> **Your objective**
From the data below, copy exactly the lines that lie between the one holding "greater-or-equal comparator 3" and the one holding "zero test 1 bit: 2", including both, and nothing more.

___ Supplied entries ___

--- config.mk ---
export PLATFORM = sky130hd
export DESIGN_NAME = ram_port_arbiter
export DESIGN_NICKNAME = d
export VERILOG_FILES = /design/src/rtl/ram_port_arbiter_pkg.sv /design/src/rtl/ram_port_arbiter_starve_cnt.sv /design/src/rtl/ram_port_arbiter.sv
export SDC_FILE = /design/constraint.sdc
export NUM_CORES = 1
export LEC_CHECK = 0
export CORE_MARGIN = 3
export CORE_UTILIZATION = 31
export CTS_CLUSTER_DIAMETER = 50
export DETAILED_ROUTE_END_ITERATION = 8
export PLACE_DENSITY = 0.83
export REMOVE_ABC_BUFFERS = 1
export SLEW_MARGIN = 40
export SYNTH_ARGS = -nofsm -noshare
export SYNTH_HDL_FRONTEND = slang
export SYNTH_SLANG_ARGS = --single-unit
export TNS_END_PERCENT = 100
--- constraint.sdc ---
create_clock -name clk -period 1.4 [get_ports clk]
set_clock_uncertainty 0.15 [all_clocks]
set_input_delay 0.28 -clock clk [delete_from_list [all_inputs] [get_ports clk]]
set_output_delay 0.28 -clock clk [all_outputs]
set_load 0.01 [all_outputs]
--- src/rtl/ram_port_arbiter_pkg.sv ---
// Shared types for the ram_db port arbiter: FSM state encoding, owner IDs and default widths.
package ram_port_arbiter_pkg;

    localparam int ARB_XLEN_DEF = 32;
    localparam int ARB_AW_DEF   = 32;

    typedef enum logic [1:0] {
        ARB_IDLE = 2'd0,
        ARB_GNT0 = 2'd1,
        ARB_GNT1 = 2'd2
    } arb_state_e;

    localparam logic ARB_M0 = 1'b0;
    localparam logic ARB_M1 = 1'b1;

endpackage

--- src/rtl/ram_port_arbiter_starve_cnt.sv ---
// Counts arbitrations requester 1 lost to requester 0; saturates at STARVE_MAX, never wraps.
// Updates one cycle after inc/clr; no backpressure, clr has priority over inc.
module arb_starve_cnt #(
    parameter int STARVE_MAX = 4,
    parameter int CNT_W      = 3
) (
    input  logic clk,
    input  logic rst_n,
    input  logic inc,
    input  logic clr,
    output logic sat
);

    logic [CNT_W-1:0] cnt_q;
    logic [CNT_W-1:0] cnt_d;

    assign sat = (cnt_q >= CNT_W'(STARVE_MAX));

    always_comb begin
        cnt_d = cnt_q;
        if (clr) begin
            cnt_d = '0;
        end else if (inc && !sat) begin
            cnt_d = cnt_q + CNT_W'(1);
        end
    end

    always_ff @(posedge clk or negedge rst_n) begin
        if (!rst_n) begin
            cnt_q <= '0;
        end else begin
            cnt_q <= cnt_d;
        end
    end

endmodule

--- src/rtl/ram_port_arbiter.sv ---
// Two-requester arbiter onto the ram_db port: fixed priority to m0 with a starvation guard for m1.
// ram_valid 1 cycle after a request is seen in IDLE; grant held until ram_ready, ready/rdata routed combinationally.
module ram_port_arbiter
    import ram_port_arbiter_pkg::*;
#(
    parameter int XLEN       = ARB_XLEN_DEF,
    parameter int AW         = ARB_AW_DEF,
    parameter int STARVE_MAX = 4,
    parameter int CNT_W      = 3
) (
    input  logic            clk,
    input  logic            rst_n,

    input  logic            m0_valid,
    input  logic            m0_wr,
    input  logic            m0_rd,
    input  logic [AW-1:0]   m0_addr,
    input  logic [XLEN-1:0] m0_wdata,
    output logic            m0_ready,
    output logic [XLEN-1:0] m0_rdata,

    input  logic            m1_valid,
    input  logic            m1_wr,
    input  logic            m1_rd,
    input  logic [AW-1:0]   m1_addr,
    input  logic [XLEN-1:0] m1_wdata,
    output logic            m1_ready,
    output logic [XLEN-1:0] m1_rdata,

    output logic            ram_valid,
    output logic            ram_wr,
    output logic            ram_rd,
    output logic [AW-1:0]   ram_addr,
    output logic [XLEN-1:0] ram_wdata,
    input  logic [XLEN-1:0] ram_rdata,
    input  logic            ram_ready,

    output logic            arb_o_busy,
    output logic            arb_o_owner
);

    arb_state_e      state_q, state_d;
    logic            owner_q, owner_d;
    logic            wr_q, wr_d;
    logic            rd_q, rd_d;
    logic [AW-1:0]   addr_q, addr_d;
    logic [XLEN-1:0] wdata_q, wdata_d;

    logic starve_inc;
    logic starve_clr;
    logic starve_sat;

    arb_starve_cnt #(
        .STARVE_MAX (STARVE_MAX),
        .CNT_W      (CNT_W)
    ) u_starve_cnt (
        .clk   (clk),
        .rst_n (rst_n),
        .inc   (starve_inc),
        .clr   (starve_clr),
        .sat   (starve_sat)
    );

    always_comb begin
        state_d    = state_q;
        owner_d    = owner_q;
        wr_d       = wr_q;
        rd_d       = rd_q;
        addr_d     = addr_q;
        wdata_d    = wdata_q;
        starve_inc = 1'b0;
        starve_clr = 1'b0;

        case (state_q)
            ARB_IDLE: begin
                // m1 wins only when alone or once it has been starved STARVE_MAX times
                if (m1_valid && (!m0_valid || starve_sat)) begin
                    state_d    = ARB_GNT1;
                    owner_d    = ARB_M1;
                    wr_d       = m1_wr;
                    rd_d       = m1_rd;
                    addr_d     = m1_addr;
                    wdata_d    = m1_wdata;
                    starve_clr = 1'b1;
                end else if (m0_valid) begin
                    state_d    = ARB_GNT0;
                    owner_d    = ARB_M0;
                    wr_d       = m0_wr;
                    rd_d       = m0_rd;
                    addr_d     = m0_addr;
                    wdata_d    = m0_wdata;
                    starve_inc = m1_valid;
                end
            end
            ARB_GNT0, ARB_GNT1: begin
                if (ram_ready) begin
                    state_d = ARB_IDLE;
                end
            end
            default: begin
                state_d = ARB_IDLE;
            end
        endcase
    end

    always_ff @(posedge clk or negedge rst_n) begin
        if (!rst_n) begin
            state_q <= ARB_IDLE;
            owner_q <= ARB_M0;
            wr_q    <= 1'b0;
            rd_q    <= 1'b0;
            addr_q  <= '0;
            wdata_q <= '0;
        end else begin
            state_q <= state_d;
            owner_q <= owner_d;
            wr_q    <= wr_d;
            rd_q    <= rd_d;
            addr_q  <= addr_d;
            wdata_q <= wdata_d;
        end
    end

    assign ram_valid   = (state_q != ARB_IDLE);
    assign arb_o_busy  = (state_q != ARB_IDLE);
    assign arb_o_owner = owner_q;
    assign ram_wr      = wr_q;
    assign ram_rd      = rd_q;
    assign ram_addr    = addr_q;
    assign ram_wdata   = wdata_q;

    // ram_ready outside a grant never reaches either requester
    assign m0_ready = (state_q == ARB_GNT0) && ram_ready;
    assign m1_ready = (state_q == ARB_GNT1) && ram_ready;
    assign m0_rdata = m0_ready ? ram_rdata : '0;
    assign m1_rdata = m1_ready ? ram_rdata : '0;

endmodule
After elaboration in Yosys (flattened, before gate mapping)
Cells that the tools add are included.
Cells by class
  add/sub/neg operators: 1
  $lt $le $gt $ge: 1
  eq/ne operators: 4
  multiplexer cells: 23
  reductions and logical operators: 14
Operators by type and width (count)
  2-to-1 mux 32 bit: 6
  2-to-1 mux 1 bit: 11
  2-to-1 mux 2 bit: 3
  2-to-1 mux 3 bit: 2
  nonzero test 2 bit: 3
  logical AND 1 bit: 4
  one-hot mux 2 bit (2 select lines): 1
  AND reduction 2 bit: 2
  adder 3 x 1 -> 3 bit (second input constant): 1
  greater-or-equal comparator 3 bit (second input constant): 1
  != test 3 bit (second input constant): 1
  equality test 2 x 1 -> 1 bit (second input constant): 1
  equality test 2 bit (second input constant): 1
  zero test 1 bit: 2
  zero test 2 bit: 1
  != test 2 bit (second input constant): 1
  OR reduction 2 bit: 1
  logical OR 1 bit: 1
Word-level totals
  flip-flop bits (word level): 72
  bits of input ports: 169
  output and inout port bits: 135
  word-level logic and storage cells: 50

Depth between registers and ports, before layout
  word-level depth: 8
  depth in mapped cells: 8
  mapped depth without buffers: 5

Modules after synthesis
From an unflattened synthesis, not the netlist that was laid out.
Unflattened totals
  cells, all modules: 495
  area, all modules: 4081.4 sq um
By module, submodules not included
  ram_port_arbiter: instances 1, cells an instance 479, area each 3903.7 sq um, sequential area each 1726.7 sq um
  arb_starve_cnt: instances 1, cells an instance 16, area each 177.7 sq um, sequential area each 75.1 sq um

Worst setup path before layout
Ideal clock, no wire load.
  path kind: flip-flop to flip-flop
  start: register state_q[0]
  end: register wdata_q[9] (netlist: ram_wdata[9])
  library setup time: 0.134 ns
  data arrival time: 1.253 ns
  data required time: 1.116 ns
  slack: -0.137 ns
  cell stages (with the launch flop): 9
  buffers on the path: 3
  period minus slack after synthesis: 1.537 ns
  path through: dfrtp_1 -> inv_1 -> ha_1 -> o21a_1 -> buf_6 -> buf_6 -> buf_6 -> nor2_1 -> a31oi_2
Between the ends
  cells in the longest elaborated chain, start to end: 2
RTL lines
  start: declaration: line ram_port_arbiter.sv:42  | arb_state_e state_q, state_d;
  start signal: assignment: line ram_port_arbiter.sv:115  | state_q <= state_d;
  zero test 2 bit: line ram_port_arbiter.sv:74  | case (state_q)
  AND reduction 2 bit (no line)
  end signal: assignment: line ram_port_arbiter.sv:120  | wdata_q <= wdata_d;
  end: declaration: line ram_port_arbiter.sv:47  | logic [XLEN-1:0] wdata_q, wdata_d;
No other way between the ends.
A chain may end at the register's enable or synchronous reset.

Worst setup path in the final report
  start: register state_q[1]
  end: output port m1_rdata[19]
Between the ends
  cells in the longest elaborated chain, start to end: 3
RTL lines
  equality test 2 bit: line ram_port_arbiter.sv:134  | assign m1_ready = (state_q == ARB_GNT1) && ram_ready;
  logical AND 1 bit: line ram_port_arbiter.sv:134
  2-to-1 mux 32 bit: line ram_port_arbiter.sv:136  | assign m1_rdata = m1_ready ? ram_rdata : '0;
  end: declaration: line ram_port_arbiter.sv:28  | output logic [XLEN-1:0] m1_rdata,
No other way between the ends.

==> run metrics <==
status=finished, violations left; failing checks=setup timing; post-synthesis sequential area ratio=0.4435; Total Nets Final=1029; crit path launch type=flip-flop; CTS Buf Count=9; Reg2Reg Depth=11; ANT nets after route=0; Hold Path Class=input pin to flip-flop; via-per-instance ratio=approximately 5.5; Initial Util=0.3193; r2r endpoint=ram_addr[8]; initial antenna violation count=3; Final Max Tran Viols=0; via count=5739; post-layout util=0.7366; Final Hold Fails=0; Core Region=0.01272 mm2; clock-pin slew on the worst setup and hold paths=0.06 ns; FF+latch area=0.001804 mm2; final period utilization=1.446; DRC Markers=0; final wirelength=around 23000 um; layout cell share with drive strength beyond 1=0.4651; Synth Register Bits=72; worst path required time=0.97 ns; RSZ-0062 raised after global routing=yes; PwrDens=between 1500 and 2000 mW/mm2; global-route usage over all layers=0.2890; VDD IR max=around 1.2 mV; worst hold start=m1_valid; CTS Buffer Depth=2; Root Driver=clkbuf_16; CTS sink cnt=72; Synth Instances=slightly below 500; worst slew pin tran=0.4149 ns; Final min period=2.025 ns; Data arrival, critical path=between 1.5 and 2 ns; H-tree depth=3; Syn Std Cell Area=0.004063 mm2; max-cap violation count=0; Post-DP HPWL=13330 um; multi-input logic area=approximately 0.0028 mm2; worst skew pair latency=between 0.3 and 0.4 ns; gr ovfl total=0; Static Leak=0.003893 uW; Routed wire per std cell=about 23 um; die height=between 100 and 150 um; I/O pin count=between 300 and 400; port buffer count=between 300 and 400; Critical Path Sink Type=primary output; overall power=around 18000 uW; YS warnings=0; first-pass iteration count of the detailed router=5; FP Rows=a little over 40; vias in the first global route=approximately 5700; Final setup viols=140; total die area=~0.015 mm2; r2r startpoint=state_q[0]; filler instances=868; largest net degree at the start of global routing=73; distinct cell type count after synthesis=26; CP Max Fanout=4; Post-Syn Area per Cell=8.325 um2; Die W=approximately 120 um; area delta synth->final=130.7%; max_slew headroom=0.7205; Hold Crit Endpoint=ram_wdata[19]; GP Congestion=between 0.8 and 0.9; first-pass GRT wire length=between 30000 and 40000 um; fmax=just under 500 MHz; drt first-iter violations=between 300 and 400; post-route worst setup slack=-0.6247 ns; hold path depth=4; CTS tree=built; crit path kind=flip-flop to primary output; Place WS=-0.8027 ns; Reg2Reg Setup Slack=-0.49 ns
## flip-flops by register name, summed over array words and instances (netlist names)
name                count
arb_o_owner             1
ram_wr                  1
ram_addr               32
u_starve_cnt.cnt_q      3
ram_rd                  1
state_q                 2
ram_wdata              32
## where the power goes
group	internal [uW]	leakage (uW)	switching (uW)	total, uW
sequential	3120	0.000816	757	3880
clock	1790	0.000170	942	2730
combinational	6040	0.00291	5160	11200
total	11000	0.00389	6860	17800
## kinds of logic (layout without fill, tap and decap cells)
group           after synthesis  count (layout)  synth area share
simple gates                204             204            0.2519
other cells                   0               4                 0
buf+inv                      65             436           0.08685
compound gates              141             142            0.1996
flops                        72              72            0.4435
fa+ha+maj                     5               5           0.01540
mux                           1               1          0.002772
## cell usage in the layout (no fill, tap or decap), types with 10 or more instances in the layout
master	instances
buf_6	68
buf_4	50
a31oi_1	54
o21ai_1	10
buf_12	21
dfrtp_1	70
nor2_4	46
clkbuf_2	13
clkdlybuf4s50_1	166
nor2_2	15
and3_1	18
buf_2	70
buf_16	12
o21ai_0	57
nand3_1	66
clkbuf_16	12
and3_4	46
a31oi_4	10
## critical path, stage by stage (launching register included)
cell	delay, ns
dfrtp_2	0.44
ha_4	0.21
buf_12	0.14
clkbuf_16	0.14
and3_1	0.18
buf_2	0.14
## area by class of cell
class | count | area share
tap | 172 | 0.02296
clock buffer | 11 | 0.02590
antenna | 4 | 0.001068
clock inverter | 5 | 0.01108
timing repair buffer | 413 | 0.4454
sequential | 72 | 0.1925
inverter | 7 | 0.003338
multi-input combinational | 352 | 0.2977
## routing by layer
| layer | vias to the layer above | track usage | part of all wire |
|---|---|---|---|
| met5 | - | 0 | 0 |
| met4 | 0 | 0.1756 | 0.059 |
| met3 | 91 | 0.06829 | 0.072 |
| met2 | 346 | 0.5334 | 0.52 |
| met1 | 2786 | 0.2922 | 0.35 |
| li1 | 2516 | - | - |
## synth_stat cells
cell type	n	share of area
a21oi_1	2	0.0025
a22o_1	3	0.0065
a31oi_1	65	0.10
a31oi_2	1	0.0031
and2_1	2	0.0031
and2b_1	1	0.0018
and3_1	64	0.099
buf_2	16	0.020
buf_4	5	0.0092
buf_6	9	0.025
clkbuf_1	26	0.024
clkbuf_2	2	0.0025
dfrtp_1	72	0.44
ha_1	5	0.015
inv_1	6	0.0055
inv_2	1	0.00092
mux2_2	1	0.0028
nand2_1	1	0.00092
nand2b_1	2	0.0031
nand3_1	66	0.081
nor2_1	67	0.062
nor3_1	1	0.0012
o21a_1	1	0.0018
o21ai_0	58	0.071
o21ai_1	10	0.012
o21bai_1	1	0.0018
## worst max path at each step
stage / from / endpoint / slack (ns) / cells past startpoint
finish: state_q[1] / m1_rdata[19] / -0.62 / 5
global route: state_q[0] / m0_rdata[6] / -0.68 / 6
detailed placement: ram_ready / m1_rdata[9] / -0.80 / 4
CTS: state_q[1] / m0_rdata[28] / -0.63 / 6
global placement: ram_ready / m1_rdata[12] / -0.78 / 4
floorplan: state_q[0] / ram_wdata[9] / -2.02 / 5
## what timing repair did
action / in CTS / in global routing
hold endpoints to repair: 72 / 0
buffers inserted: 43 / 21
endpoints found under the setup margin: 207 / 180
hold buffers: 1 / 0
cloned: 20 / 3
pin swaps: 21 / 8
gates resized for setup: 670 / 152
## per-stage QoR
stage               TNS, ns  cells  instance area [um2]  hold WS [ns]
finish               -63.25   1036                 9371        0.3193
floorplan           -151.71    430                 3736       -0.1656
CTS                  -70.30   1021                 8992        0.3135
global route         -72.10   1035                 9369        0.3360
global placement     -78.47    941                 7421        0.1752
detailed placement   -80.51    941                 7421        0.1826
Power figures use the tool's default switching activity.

___

> **Answer section**
  greater-or-equal comparator 3 bit (second input constant): 1
  != test 3 bit (second input constant): 1
  equality test 2 x 1 -> 1 bit (second input constant): 1
  equality test 2 bit (second input constant): 1
  zero test 1 bit: 2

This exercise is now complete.